As the composition of the fibers of the present invention and the fibers obtained from the working examples of the aforesaid copending application is very similar, the significant difference in the processability of the fibers is quite surprising. The production of fibers exhibiting good processability when used unblended in a long or short staple fiber system is possible with the selection of the particular polymers, and in predetermining the viscosities of the polymers, combined with particular conditions or crimp development and, above all, particular conditions for drawing. The fibers of the present invention are much easier to process by carding, and, in addition, exhibit less defects on converting, as well as a better abrasion resistance.
Furthermore, the fibers produced according to the present invention have a soft hand which is similar to that of wool, which enables wool to be at least partly replaced by the fibers of the present invention in many uses.
Most of the fabrics of polyester/wool blends contain about 55% by weight of polyester and about 45% by weight of wool, in order to have the resulting fabric exhibit the easy care characteristics of the synthetic fibers while maintaining a suitable hand, although different from that of a pure wool fabric.
With the fibers of the present invention, it is now possible to reduce the wool content, and to increase the polyester content, of blends without unduly effecting the hand of the resulting fabric, which is of significant economical interest in view of the current high wool prices, which are continually increasing.

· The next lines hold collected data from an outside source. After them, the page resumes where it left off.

[src/rtl/aes_sbox.sv]
// Combinational AES forward S-box: multiplicative inverse in GF(2^8)
// (x^254, which maps 0 to 0) followed by the FIPS-197 affine transform.
module aes_sbox (
  input  logic [7:0] din,
  output logic [7:0] dout
);

  // Multiply in GF(2^8) modulo x^8 + x^4 + x^3 + x + 1.
  function automatic logic [7:0] gf_mul(input logic [7:0] a, input logic [7:0] b);
    logic [7:0] p_v;
    logic [7:0] x_v;
    p_v = 8'h00;
    x_v = a;
    for (int i = 0; i < 8; i++) begin
      if (b[i]) p_v = p_v ^ x_v;
      else      p_v = p_v;
      if (x_v[7]) x_v = {x_v[6:0], 1'b0} ^ 8'h1b;
      else        x_v = {x_v[6:0], 1'b0};
    end
    return p_v;
  endfunction

  // Inverse as a^254 through a short square-and-multiply chain.
  function automatic logic [7:0] gf_inv(input logic [7:0] a);
    logic [7:0] x2_v, x3_v, x6_v, x12_v, x15_v, x30_v, x60_v, x120_v, x240_v, x252_v;
    x2_v   = gf_mul(a, a);
    x3_v   = gf_mul(x2_v, a);
    x6_v   = gf_mul(x3_v, x3_v);
    x12_v  = gf_mul(x6_v, x6_v);
    x15_v  = gf_mul(x12_v, x3_v);
    x30_v  = gf_mul(x15_v, x15_v);
    x60_v  = gf_mul(x30_v, x30_v);
    x120_v = gf_mul(x60_v, x60_v);
    x240_v = gf_mul(x120_v, x120_v);
    x252_v = gf_mul(x240_v, x12_v);
    return gf_mul(x252_v, x2_v);
  endfunction

  // Affine step: b ^ rotl1 ^ rotl2 ^ rotl3 ^ rotl4 ^ 0x63.
  function automatic logic [7:0] affine(input logic [7:0] b);
    return b ^ {b[6:0], b[7]} ^ {b[5:0], b[7:6]} ^ {b[4:0], b[7:5]}
             ^ {b[3:0], b[7:4]} ^ 8'h63;
  endfunction

  // Pure lookup, no state.
  always_comb begin
    dout = affine(gf_inv(din));
  end

endmodule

For instance, very good quality fabrics or worsted cloth can be made by mixing 70 to 80% by weight of the fibers of the present invention and 20 to 30% by weight of wool. Furthermore, the hand of fabrics made of the fibers at the present invention is such that not only can the wool content of fabrics be reduced, but in addition, coarser wools may be used without prejudice to the hand of the resulting finished article, which is another economical improvement otainable with the present invention.
For instance, fabrics made from blends of 70% by weight of fibers of the present invention and 30% by weight of wool fibers, 25 μ in diameter exhibit a hand which is identical to fabrics made from blends of 55% by weight of standard polyester fibers and 45% by weight of wool fibers 21 μ in diameter.

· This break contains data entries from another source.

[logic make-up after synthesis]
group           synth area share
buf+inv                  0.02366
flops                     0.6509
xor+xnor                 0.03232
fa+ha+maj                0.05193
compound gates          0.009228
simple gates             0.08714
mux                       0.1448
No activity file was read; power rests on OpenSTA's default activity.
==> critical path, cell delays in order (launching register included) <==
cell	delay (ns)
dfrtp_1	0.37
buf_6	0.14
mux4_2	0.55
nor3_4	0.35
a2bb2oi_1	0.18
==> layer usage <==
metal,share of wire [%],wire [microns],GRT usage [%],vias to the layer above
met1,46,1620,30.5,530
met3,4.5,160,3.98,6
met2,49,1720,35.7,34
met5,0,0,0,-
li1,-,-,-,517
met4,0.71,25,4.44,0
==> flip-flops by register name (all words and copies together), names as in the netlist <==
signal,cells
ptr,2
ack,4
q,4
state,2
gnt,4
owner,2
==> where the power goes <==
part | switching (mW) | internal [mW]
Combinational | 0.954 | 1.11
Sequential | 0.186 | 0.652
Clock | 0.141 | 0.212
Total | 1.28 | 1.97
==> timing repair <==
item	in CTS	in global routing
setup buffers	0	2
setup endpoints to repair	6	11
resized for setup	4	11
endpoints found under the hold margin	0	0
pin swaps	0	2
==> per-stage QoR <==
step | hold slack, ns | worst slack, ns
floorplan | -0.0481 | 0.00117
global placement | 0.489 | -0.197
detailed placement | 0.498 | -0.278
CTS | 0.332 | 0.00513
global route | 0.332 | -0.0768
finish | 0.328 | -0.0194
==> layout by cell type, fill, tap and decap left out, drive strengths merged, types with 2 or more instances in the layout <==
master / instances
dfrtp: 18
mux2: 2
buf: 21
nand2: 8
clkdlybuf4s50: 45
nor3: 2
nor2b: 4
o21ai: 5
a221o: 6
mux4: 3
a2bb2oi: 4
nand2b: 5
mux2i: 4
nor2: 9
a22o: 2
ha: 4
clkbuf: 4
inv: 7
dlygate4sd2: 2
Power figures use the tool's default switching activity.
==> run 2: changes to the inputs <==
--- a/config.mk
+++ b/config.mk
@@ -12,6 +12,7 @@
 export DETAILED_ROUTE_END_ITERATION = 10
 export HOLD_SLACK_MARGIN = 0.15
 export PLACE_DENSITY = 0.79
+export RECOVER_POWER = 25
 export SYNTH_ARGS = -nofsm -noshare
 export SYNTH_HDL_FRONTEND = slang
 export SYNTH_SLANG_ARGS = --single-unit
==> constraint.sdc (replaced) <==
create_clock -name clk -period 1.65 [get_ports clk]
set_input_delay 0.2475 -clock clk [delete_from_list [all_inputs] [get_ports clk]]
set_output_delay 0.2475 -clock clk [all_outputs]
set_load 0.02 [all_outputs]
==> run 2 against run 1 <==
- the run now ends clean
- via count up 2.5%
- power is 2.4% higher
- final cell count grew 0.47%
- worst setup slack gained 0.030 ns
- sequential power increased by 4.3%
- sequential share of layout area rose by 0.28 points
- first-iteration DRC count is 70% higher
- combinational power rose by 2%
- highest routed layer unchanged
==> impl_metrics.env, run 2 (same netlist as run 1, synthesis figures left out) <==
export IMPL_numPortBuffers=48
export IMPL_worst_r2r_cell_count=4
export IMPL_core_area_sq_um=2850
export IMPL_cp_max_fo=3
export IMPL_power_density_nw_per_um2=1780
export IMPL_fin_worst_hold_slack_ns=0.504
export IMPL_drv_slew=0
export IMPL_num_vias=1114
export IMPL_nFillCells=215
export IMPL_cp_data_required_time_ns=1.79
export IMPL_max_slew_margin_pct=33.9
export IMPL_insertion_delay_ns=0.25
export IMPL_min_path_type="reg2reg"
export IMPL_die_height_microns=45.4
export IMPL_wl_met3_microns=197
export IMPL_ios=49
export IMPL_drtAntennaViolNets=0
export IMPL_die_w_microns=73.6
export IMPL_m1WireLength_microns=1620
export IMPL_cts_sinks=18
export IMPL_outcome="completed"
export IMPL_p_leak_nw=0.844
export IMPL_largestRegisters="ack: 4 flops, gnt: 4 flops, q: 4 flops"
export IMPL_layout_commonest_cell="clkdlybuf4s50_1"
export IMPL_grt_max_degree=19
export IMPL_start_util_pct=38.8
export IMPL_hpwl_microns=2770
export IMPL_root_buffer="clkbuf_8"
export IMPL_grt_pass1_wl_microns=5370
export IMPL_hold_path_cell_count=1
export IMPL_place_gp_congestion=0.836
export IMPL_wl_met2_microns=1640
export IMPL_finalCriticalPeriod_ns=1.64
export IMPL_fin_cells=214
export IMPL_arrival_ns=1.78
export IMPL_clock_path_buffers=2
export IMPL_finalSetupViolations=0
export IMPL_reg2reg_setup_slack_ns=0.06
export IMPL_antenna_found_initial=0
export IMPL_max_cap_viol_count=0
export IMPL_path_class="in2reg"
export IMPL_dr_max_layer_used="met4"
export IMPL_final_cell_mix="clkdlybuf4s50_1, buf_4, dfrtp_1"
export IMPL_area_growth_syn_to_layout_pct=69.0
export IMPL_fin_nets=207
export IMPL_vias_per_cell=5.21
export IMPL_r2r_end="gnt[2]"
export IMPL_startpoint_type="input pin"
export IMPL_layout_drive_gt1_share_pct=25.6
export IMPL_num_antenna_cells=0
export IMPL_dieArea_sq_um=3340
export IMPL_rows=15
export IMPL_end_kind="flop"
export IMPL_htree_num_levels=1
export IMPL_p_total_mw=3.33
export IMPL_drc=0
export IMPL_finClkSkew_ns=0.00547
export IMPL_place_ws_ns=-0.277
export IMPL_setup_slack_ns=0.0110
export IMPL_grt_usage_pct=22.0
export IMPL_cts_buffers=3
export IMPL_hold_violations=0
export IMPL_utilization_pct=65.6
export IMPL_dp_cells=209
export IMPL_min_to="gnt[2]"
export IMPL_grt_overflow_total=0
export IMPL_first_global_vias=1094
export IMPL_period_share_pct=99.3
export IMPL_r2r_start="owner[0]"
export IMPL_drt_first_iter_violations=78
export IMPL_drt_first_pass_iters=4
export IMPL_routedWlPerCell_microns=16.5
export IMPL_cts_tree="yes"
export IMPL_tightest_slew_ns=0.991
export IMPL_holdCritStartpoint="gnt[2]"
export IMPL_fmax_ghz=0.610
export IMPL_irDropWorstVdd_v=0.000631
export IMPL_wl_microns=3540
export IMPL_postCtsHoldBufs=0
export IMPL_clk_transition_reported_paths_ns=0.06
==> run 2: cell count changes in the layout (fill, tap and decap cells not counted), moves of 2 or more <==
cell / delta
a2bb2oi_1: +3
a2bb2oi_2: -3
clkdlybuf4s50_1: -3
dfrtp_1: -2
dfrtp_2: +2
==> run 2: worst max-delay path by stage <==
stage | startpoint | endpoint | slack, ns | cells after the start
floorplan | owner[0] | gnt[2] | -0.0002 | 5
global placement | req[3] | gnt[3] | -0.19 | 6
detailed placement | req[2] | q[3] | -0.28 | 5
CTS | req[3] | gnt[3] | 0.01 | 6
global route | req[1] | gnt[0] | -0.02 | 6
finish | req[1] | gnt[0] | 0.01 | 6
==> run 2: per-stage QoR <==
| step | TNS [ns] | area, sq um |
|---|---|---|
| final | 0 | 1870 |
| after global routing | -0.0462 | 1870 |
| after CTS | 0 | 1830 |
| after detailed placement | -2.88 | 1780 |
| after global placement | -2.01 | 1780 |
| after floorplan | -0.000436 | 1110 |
[src/flat_wrapper.sv]
// flat-port wrapper written by rule: the top's interface ports become plain ports
module ram_load_arbiter_flat 
#(
  parameter int ADDR_W    = 4,
  parameter int DATA_W    = 8,
  parameter int MEM_DEPTH = 16
)
  (clk, rst, lb_load_req, lb_byte_valid, lb_byte_data, lb_byte_last, lb_cpu_boundary, lb_bus_i, lb_byte_ready, lb_cpu_hold, lb_cpu_rst_o, lb_load_gnt, lb_bus_o, lb_bus_oe, lb_mai_o, lb_mi_o, lb_mo_o, lb_done, lb_overflow, lb_verify_err);
  ram_load_arbiter_if #(.DATA_W(DATA_W)) lb_i ();
  input logic clk;
  input logic rst;
  input wire logic [$bits(lb_i.load_req)-1:0] lb_load_req;
  input wire logic [$bits(lb_i.byte_valid)-1:0] lb_byte_valid;
  input wire logic [$bits(lb_i.byte_data)-1:0] lb_byte_data;
  input wire logic [$bits(lb_i.byte_last)-1:0] lb_byte_last;
  input wire logic [$bits(lb_i.cpu_boundary)-1:0] lb_cpu_boundary;
  input wire logic [$bits(lb_i.bus_i)-1:0] lb_bus_i;
  output wire logic [$bits(lb_i.byte_ready)-1:0] lb_byte_ready;
  output wire logic [$bits(lb_i.cpu_hold)-1:0] lb_cpu_hold;
  output wire logic [$bits(lb_i.cpu_rst_o)-1:0] lb_cpu_rst_o;
  output wire logic [$bits(lb_i.load_gnt)-1:0] lb_load_gnt;
  output wire logic [$bits(lb_i.bus_o)-1:0] lb_bus_o;
  output wire logic [$bits(lb_i.bus_oe)-1:0] lb_bus_oe;
  output wire logic [$bits(lb_i.mai_o)-1:0] lb_mai_o;
  output wire logic [$bits(lb_i.mi_o)-1:0] lb_mi_o;
  output wire logic [$bits(lb_i.mo_o)-1:0] lb_mo_o;
  output wire logic [$bits(lb_i.done)-1:0] lb_done;
  output wire logic [$bits(lb_i.overflow)-1:0] lb_overflow;
  output wire logic [$bits(lb_i.verify_err)-1:0] lb_verify_err;
  assign lb_i.load_req = lb_load_req;
  assign lb_i.byte_valid = lb_byte_valid;
  assign lb_i.byte_data = lb_byte_data;
  assign lb_i.byte_last = lb_byte_last;
  assign lb_i.cpu_boundary = lb_cpu_boundary;
  assign lb_i.bus_i = lb_bus_i;
  assign lb_byte_ready = lb_i.byte_ready;
  assign lb_cpu_hold = lb_i.cpu_hold;
  assign lb_cpu_rst_o = lb_i.cpu_rst_o;
  assign lb_load_gnt = lb_i.load_gnt;
  assign lb_bus_o = lb_i.bus_o;
  assign lb_bus_oe = lb_i.bus_oe;
  assign lb_mai_o = lb_i.mai_o;
  assign lb_mi_o = lb_i.mi_o;
  assign lb_mo_o = lb_i.mo_o;
  assign lb_done = lb_i.done;
  assign lb_overflow = lb_i.overflow;
  assign lb_verify_err = lb_i.verify_err;
  ram_load_arbiter #(.ADDR_W(ADDR_W), .DATA_W(DATA_W), .MEM_DEPTH(MEM_DEPTH)) u_core (.clk(clk), .rst(rst), .lb(lb_i));
endmodule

Furthermore, fabrics made from the fibers of the present invention, either in the pure form or in blends with a low wool content, exhibit a slight elasticity of both warp and weft, which allows the comfort of garments made from such fabrics to be improved without risk of too great a deformation to wear. In addition, this elasticity facilitates the various steps involved in making such garments, such as sewing, fit, seam cleanliness, etc.
The fibers of the present invention find their application mainly in very good quality fabrics or worsted cloth, but may be also used in knitting applications, especially when used in the pure state in so-called "hand knitting yarn" uses.
This is a division of application Ser. No. 495,124 filed Aug. 5, 1974 now U.S. Pat. No. 4,060,968.